News that comes out of Elon Musk’s Boring Company certainly gets Silicon Valley heads scratching

3 min read

Photograph of The Boring Company's flamethrower with a flame coming out of the tip.
Photo: Boring Company

Electric cars, space rockets...and flamethrowers? Elon Musk’s big ventures, Tesla and SpaceX, are recognized worldwide. Both companies started out with what seemed, at the time, a crazy idea. But now they are big companies, with little room for crazy.

Crazy, it seems, is where Musk’s Boring Company comes in.

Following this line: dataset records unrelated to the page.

<file path="config.mk">
export PLATFORM = sky130hd
export DESIGN_NAME = commodity_subset_finder
export DESIGN_NICKNAME = d
export VERILOG_FILES = /design/src/rtl/commodity_pkg.sv /design/src/rtl/commodity_price_sum.sv /design/src/rtl/commodity_subset_finder.sv
export SDC_FILE = /design/constraint.sdc
export NUM_CORES = 1
export LEC_CHECK = 0
export BUFFER_PORTS_ARGS = -buffer_cell sky130_fd_sc_hd__buf_2
export CORE_ASPECT_RATIO = 0.5
export CORE_MARGIN = 3
export CORE_UTILIZATION = 40
export CTS_CLUSTER_DIAMETER = 120
export CTS_CLUSTER_SIZE = 28
export DETAILED_ROUTE_END_ITERATION = 10
export HOLD_SLACK_MARGIN = 0.12
export SLEW_MARGIN = 10
export SYNTH_ARGS = -nofsm -noshare
export SYNTH_HDL_FRONTEND = slang
export SYNTH_HIERARCHICAL = 1
export SYNTH_SLANG_ARGS = --single-unit
</file>
<file path="constraint.sdc">
create_clock -name clk -period 9.1 [get_ports clk]
set_input_delay 0.455 -clock clk [delete_from_list [all_inputs] [get_ports clk]]
set_output_delay 0.455 -clock clk [all_outputs]
set_load 0.005 [all_outputs]
</file>
`config.mk`:
```
export PLATFORM = sky130hd
export DESIGN_NAME = emaxi_bresp
export DESIGN_NICKNAME = d
export VERILOG_FILES = /design/src/rtl/emaxi_bresp.sv
export SDC_FILE = /design/constraint.sdc
export NUM_CORES = 1
export LEC_CHECK = 0
export CORE_ASPECT_RATIO = 0.6
export CORE_MARGIN = 3
export CORE_UTILIZATION = 49
export CTS_BUF_LIST = sky130_fd_sc_hd__clkbuf_16
export DETAILED_ROUTE_END_ITERATION = 10
export GPL_TIMING_DRIVEN = 0
export PLACE_DENSITY = 0.74
export SETUP_SLACK_MARGIN = 0.2
export SYNTH_ARGS = -nofsm -noshare
export SYNTH_HDL_FRONTEND = slang
export SYNTH_SLANG_ARGS = --single-unit
```
`constraint.sdc`:
```
create_clock -name clk -period 2.6 [get_ports clk]
set_input_delay 0.52 -clock clk [delete_from_list [all_inputs] [get_ports clk]]
set_output_delay 0.52 -clock clk [all_outputs]
set_load 0.01 [all_outputs]
```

Musk started it in 2016 when, frustrated with Los Angeles traffic, he proposed an underground network of tunnels, starting with one to speed his commute to his offices at SpaceX. The Boring Company’s initial plan was to send individual cars (not subway trains) through the tunnels on high-speed electric sleds. In March, he pivoted, shifting the company’s focus to pedestrians and cyclists. He tweeted: “Will still transport cars, but only after all personalized mass transit needs are met. It’s a matter of courtesy & fairness. If someone can’t afford a car, they should go first.”

A network of underground tunnels for individual transportation isn’t science fiction. The Boring Company has already obtained permits to dig in Los Angeles and Maryland, and is a finalist in the bidding to build a system that will whisk passengers between downtown Chicago and O’Hare Airport in 20 minutes or less. (Boring’s final proposal for this project is due 18 May.) And Musk has said via Twitter that he could vastly reduce the costs of building a new Transbay tunnel between San Francisco and the East Bay.

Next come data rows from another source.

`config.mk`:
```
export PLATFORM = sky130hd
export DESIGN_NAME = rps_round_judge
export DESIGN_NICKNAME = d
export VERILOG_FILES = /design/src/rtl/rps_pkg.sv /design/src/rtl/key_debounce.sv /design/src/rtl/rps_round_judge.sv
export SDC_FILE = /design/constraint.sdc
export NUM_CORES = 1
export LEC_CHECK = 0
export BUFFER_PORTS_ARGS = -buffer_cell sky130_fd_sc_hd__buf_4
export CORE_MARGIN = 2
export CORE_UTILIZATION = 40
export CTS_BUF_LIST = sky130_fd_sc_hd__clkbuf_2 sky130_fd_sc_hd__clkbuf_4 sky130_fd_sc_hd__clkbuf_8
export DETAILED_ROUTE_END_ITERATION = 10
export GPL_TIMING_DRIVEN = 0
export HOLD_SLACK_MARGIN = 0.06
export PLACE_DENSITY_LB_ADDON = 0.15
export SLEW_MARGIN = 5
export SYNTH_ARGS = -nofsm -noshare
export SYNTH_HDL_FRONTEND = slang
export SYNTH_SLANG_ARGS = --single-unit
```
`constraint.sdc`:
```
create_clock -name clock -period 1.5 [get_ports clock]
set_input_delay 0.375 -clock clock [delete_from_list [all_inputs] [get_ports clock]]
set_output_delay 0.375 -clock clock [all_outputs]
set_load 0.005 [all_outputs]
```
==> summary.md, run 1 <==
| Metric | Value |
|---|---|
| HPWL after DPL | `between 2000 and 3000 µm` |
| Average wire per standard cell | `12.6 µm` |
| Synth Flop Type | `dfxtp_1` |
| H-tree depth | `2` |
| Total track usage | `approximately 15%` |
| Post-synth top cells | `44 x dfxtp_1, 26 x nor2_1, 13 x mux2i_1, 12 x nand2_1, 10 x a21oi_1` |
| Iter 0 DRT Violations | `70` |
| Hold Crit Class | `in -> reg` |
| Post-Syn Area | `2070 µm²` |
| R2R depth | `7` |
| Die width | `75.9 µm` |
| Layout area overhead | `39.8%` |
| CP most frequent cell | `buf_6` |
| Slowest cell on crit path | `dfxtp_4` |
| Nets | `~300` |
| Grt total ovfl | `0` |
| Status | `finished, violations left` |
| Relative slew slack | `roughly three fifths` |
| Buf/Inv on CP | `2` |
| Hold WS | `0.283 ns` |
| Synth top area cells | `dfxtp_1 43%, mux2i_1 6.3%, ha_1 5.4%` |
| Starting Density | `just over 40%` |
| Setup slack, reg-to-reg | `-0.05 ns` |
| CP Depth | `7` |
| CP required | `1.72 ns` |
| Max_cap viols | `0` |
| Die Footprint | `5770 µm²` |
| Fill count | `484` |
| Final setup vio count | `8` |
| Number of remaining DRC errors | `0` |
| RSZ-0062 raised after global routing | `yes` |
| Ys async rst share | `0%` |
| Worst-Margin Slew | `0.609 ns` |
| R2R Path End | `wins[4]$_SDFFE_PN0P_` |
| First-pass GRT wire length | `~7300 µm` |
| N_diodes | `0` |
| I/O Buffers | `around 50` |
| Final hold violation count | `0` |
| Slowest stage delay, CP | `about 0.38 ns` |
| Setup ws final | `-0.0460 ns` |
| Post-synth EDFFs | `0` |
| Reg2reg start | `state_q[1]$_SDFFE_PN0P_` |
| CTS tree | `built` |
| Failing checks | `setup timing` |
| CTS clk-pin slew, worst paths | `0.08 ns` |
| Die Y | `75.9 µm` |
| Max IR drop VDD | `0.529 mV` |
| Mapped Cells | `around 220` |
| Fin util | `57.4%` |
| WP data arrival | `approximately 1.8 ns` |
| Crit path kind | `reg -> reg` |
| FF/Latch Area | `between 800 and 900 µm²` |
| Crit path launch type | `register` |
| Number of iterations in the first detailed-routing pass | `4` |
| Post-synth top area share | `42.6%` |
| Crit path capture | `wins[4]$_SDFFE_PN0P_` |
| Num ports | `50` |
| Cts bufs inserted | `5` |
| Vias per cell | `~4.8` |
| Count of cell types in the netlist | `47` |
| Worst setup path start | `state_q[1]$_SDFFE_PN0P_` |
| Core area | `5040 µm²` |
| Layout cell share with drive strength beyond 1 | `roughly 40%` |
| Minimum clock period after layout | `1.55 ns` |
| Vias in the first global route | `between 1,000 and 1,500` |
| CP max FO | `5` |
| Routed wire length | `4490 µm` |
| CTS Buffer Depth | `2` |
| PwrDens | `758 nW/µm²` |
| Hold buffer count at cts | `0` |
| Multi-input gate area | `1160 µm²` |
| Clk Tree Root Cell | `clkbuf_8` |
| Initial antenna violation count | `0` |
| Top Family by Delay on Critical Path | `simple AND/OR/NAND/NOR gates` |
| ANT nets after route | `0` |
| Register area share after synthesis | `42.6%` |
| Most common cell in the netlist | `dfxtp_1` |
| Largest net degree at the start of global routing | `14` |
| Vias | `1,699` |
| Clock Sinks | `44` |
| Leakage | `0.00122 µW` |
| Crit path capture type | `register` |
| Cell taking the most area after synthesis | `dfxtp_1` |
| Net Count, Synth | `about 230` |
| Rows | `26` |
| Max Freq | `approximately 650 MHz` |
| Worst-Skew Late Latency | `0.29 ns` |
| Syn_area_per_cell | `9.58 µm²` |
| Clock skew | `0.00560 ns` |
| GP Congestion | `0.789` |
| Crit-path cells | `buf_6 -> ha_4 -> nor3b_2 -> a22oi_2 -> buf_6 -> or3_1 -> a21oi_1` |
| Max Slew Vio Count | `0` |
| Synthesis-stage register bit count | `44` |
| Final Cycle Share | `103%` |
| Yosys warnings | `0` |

But the Boring Company is much more than a transit company. It’s become Musk’s personal playground—one he’s funded to the tune of more than $100 million. And it’s already had a few products on the market.

Like hats. A limited edition Boring Co. hat went on sale last year and sold 50,000 at $20 a hat. Selling hats might seem silly—but that’s a million dollars in revenue. And remember, there was once a time when Tesla was nothing but hats.

Gif of the flamethrowerGif: The Boring Company

Then came the personal flamethrower. Who knows why, but the Boring Company this year racked up sales of 20,000 flamethrowers at US $500 each, along with what the company called “overpriced fire extinguishers.” (You know all the cool geeks will have them at Burning Man this year.)

And just last month, Musk started talking about building cyborg dragons. Nobody knows exactly what this means, but it does seem like a natural evolution from the flamethrower.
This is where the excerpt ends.